[Dataset entries]
>>>>
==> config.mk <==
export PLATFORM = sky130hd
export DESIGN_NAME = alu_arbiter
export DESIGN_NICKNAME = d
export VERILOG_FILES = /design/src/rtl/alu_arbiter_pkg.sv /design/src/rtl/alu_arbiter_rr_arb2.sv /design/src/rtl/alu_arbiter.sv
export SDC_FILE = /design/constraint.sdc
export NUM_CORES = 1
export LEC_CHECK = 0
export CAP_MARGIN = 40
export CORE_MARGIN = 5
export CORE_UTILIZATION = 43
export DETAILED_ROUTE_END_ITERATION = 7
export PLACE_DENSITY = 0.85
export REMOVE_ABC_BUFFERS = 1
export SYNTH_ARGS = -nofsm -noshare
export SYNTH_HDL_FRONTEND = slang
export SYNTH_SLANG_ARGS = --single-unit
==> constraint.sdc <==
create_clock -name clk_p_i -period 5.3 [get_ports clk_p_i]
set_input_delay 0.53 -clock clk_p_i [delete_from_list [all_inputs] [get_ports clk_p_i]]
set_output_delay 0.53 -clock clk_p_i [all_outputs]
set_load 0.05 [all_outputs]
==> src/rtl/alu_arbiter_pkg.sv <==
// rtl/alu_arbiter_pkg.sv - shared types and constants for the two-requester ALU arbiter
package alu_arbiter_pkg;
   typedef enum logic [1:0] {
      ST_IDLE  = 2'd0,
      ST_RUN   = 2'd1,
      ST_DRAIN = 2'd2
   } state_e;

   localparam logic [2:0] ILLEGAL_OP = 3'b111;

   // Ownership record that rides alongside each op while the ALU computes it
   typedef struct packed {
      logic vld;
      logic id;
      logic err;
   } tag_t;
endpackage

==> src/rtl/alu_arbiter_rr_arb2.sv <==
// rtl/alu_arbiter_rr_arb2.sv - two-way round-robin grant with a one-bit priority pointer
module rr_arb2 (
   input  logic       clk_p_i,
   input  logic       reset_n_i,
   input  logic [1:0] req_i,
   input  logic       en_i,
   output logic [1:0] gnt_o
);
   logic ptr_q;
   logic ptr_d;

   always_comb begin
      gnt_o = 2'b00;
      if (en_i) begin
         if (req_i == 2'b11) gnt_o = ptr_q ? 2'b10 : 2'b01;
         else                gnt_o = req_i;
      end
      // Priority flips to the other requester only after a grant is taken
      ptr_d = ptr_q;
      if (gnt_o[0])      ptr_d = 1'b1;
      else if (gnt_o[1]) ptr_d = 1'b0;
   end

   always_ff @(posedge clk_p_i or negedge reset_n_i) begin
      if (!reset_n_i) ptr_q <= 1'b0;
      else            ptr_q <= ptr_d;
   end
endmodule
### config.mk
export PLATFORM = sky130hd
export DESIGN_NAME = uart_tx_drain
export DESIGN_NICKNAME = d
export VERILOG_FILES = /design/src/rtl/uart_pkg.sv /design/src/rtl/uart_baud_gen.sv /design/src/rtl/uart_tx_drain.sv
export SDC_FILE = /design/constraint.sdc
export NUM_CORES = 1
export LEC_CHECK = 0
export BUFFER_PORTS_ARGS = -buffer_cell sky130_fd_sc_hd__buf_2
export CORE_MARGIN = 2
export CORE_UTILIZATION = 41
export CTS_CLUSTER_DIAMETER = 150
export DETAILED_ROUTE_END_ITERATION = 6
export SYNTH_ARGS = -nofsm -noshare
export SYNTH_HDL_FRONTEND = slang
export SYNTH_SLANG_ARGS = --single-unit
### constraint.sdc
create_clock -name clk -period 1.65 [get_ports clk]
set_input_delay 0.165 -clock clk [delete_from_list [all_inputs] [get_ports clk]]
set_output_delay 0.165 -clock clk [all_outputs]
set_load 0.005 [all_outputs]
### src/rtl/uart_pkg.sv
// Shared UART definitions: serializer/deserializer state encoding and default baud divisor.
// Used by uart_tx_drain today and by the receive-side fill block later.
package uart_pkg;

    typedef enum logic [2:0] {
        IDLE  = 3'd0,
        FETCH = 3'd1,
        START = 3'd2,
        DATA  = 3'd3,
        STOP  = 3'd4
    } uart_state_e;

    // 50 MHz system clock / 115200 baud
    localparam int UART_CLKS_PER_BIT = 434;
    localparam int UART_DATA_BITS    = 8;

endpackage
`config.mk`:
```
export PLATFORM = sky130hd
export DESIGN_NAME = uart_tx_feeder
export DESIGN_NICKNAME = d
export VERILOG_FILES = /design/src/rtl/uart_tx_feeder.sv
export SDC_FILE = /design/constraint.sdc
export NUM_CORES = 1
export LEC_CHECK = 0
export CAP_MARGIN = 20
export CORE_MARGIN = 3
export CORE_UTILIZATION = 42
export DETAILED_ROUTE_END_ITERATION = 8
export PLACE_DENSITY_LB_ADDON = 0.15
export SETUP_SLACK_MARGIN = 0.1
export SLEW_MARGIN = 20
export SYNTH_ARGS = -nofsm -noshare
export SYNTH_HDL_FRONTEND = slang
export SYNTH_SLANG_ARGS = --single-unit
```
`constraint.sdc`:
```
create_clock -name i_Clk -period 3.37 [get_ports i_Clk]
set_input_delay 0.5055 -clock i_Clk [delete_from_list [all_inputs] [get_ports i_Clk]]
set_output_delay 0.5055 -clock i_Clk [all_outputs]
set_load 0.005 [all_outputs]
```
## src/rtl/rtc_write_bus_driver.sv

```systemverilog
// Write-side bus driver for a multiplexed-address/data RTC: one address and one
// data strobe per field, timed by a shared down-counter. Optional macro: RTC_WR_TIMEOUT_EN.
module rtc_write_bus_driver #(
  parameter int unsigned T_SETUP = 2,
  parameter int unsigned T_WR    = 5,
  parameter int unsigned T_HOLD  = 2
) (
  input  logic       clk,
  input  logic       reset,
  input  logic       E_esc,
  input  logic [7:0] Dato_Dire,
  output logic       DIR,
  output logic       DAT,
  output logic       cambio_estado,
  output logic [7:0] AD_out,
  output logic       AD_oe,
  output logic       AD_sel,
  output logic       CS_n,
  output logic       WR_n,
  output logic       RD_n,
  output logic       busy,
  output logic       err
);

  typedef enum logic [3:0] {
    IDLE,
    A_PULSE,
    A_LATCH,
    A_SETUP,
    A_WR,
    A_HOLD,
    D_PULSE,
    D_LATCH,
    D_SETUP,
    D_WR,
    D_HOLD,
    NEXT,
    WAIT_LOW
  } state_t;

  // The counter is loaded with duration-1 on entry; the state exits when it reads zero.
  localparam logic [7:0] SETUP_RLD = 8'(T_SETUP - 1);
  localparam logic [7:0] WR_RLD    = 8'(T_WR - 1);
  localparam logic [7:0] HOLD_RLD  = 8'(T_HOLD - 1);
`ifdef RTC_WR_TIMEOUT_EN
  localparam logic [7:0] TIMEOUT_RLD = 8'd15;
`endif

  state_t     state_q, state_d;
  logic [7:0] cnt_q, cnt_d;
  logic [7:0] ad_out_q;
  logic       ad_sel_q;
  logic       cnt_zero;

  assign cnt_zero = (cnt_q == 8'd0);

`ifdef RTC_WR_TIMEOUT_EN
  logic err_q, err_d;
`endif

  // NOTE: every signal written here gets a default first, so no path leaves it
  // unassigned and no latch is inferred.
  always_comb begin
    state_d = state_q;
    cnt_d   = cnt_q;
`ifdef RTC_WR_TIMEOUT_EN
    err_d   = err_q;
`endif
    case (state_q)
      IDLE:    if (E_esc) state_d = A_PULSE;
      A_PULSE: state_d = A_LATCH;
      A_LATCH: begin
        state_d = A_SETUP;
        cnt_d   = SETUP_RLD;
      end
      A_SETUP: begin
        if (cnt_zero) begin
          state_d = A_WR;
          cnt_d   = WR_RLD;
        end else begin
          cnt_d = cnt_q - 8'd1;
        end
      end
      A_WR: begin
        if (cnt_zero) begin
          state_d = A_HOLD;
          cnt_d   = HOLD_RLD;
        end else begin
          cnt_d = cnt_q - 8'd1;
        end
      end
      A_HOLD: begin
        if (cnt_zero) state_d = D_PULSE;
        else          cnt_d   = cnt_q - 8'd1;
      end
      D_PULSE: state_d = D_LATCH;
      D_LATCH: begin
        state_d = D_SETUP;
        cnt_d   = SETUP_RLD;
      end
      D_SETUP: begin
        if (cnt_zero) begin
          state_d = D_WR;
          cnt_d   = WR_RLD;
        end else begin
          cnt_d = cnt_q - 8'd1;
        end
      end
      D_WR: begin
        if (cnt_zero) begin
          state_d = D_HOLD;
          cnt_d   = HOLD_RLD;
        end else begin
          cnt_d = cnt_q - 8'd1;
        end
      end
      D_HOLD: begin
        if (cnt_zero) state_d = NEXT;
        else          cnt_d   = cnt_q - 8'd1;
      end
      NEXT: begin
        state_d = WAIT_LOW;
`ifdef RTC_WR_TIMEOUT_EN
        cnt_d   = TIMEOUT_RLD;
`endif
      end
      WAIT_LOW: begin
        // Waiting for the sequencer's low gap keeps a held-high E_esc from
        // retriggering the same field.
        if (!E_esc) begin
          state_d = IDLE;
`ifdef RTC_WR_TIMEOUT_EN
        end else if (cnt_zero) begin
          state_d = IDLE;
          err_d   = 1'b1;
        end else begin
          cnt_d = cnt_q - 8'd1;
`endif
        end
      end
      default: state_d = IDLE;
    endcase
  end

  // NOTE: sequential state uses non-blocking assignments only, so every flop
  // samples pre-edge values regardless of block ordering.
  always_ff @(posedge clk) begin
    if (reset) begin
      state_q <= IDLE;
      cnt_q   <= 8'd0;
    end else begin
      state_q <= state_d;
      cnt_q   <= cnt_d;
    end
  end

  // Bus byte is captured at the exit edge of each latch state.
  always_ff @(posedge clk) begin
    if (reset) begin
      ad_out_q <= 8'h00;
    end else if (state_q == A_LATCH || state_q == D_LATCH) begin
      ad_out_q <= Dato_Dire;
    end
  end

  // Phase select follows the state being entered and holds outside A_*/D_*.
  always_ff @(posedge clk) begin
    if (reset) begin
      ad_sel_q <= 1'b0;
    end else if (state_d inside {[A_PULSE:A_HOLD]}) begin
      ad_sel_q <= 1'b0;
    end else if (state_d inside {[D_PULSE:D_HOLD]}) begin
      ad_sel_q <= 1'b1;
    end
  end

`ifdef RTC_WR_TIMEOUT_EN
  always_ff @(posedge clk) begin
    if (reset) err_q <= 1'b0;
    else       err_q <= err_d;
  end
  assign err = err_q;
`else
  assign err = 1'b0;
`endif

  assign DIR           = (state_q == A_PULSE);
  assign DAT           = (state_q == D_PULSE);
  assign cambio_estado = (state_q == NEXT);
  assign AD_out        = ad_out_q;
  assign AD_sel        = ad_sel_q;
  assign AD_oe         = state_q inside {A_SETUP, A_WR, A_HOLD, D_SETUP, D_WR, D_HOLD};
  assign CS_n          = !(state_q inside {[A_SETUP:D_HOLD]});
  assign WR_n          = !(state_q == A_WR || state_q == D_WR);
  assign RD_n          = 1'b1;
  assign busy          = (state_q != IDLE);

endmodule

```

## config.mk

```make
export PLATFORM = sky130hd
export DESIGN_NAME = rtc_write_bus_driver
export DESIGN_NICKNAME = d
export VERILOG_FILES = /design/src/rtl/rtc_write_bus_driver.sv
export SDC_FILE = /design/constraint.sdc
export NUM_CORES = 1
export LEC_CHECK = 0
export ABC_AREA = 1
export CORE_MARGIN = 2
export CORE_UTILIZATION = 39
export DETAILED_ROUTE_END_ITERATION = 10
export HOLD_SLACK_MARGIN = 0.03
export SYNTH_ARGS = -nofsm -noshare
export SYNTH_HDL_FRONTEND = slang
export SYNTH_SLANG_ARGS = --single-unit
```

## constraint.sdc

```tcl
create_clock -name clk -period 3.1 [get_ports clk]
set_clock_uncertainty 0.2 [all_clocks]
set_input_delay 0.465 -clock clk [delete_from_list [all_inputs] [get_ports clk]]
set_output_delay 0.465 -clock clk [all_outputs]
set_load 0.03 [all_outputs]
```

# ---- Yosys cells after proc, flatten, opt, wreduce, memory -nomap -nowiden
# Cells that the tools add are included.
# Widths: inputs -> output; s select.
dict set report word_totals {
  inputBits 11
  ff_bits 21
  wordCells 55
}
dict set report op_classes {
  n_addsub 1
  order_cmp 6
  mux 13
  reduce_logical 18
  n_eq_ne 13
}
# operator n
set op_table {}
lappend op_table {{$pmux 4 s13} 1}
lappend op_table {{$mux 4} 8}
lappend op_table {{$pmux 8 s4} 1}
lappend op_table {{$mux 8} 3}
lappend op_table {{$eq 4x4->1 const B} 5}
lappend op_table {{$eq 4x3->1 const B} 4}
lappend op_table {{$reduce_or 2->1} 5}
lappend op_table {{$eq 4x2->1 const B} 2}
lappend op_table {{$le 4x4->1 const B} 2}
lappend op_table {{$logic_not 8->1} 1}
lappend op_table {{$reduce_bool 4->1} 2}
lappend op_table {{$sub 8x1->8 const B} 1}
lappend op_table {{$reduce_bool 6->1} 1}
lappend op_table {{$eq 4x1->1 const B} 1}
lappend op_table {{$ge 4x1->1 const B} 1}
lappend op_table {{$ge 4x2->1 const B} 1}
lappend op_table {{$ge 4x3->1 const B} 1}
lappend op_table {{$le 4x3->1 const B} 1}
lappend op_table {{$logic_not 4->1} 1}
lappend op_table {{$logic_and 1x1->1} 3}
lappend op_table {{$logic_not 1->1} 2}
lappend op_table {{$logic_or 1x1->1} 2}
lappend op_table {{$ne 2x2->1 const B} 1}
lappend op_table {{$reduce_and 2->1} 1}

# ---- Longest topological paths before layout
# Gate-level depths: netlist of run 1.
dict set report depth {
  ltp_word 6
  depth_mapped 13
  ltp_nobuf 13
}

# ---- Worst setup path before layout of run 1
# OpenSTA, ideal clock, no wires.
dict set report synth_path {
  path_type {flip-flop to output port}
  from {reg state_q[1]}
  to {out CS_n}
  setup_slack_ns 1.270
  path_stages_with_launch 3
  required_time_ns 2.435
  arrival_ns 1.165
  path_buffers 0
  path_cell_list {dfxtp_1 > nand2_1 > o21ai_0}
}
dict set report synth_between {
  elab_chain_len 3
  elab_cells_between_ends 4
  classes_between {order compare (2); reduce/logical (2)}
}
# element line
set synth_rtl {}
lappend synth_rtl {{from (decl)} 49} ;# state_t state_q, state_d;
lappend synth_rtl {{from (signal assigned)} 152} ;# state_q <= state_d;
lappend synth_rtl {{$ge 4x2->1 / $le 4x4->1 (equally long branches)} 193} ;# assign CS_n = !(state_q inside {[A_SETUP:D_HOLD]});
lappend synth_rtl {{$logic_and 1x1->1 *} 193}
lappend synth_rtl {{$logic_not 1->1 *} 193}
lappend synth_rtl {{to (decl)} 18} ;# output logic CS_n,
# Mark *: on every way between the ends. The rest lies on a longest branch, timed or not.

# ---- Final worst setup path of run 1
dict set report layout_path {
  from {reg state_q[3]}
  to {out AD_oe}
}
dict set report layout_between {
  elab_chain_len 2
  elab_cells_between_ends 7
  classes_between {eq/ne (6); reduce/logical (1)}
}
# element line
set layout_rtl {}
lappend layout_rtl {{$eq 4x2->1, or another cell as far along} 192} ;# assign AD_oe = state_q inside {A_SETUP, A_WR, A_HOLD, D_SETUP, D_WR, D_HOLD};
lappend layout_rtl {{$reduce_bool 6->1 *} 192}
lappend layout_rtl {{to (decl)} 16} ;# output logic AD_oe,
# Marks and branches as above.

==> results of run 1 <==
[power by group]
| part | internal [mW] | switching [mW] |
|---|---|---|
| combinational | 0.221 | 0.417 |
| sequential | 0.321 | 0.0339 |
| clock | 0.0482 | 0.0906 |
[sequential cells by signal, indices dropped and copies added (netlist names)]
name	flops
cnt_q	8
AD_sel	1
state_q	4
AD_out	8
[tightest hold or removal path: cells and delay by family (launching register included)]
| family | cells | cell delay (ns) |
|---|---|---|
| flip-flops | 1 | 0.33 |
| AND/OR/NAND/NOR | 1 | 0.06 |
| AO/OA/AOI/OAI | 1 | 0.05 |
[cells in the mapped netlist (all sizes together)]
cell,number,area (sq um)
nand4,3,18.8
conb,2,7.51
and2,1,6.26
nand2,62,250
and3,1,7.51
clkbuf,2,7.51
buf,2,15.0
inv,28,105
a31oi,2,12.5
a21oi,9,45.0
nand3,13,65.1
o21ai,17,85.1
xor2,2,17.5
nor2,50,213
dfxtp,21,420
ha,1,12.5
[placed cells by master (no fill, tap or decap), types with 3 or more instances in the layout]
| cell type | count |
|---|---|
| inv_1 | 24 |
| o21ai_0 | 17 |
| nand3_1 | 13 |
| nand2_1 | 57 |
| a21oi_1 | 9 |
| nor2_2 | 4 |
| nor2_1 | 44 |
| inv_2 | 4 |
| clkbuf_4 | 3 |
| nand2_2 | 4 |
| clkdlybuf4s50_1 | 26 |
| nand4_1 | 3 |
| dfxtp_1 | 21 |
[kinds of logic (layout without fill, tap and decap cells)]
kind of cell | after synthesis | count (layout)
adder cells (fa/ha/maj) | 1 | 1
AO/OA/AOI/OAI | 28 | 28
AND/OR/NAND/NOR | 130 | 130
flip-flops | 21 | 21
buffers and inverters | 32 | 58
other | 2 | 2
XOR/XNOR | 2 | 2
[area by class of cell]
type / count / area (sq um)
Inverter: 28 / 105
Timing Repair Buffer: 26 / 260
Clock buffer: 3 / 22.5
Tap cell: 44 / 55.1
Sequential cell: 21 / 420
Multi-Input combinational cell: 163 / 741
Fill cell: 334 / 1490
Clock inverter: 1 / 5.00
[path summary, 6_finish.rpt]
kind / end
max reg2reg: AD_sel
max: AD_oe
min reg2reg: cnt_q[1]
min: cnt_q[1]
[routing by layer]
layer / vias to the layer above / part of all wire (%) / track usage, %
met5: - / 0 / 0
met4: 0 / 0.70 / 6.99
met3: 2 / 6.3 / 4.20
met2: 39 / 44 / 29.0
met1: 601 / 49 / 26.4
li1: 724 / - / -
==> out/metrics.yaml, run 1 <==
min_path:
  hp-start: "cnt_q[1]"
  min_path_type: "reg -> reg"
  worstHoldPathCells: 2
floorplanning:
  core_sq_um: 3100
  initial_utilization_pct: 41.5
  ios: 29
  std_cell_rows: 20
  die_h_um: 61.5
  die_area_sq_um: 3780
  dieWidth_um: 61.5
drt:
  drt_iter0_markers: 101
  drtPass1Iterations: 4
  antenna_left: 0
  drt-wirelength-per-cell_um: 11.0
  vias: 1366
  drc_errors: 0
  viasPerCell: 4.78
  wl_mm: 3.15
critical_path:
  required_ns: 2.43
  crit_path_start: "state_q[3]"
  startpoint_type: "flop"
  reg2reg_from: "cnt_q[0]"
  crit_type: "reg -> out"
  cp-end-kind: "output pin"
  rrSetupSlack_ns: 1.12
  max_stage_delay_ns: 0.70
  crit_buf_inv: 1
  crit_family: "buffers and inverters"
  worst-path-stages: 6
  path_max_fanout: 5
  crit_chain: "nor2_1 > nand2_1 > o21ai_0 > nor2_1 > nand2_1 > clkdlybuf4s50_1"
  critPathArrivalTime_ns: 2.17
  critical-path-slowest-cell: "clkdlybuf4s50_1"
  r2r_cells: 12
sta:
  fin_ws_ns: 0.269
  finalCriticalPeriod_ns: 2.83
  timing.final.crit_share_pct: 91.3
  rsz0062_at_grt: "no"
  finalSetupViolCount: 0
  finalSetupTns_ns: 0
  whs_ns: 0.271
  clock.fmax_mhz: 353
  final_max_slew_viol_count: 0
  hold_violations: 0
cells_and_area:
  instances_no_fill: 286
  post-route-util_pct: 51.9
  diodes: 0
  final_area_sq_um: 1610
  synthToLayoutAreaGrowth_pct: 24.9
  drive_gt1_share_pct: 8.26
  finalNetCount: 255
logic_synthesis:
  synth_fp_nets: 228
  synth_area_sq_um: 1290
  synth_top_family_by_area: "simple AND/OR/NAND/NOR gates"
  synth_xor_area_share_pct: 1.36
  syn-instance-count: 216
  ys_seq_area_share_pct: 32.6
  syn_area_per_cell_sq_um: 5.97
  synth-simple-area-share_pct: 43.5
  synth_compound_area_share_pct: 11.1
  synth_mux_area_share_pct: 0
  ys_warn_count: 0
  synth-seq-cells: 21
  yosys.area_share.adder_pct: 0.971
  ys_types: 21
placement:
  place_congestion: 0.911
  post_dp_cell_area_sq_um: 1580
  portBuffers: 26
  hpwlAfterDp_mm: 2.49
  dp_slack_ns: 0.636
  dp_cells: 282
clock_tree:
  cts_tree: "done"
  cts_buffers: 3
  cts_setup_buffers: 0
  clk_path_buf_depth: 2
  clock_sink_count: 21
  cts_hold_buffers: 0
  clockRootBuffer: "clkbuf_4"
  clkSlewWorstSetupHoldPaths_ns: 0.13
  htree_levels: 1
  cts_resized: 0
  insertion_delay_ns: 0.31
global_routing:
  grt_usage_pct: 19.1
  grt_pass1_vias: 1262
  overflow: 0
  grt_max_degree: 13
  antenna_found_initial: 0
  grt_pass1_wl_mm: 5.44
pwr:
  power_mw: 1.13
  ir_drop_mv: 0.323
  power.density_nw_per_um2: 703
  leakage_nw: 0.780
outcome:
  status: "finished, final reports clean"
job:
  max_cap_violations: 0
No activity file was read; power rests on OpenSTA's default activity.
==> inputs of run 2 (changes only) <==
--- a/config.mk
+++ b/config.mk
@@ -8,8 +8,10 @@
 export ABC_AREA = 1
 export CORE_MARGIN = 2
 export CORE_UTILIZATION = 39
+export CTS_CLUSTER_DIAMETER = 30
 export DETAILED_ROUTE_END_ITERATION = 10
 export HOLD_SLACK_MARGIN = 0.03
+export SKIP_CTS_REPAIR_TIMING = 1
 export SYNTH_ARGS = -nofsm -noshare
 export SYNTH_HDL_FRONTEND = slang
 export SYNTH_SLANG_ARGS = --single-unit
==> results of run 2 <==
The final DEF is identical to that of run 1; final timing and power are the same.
<<<<
• Task item: Nothing but the lines from the one with "clkSlewWorstSetupHoldPaths_ns: 0.13" through the final line of the data belongs in the answer, and they must match exactly.

• Output below:
  clkSlewWorstSetupHoldPaths_ns: 0.13
  htree_levels: 1
  cts_resized: 0
  insertion_delay_ns: 0.31
global_routing:
  grt_usage_pct: 19.1
  grt_pass1_vias: 1262
  overflow: 0
  grt_max_degree: 13
  antenna_found_initial: 0
  grt_pass1_wl_mm: 5.44
pwr:
  power_mw: 1.13
  ir_drop_mv: 0.323
  power.density_nw_per_um2: 703
  leakage_nw: 0.780
outcome:
  status: "finished, final reports clean"
job:
  max_cap_violations: 0
No activity file was read; power rests on OpenSTA's default activity.
==> inputs of run 2 (changes only) <==
--- a/config.mk
+++ b/config.mk
@@ -8,8 +8,10 @@
 export ABC_AREA = 1
 export CORE_MARGIN = 2
 export CORE_UTILIZATION = 39
+export CTS_CLUSTER_DIAMETER = 30
 export DETAILED_ROUTE_END_ITERATION = 10
 export HOLD_SLACK_MARGIN = 0.03
+export SKIP_CTS_REPAIR_TIMING = 1
 export SYNTH_ARGS = -nofsm -noshare
 export SYNTH_HDL_FRONTEND = slang
 export SYNTH_SLANG_ARGS = --single-unit
==> results of run 2 <==
The final DEF is identical to that of run 1; final timing and power are the same.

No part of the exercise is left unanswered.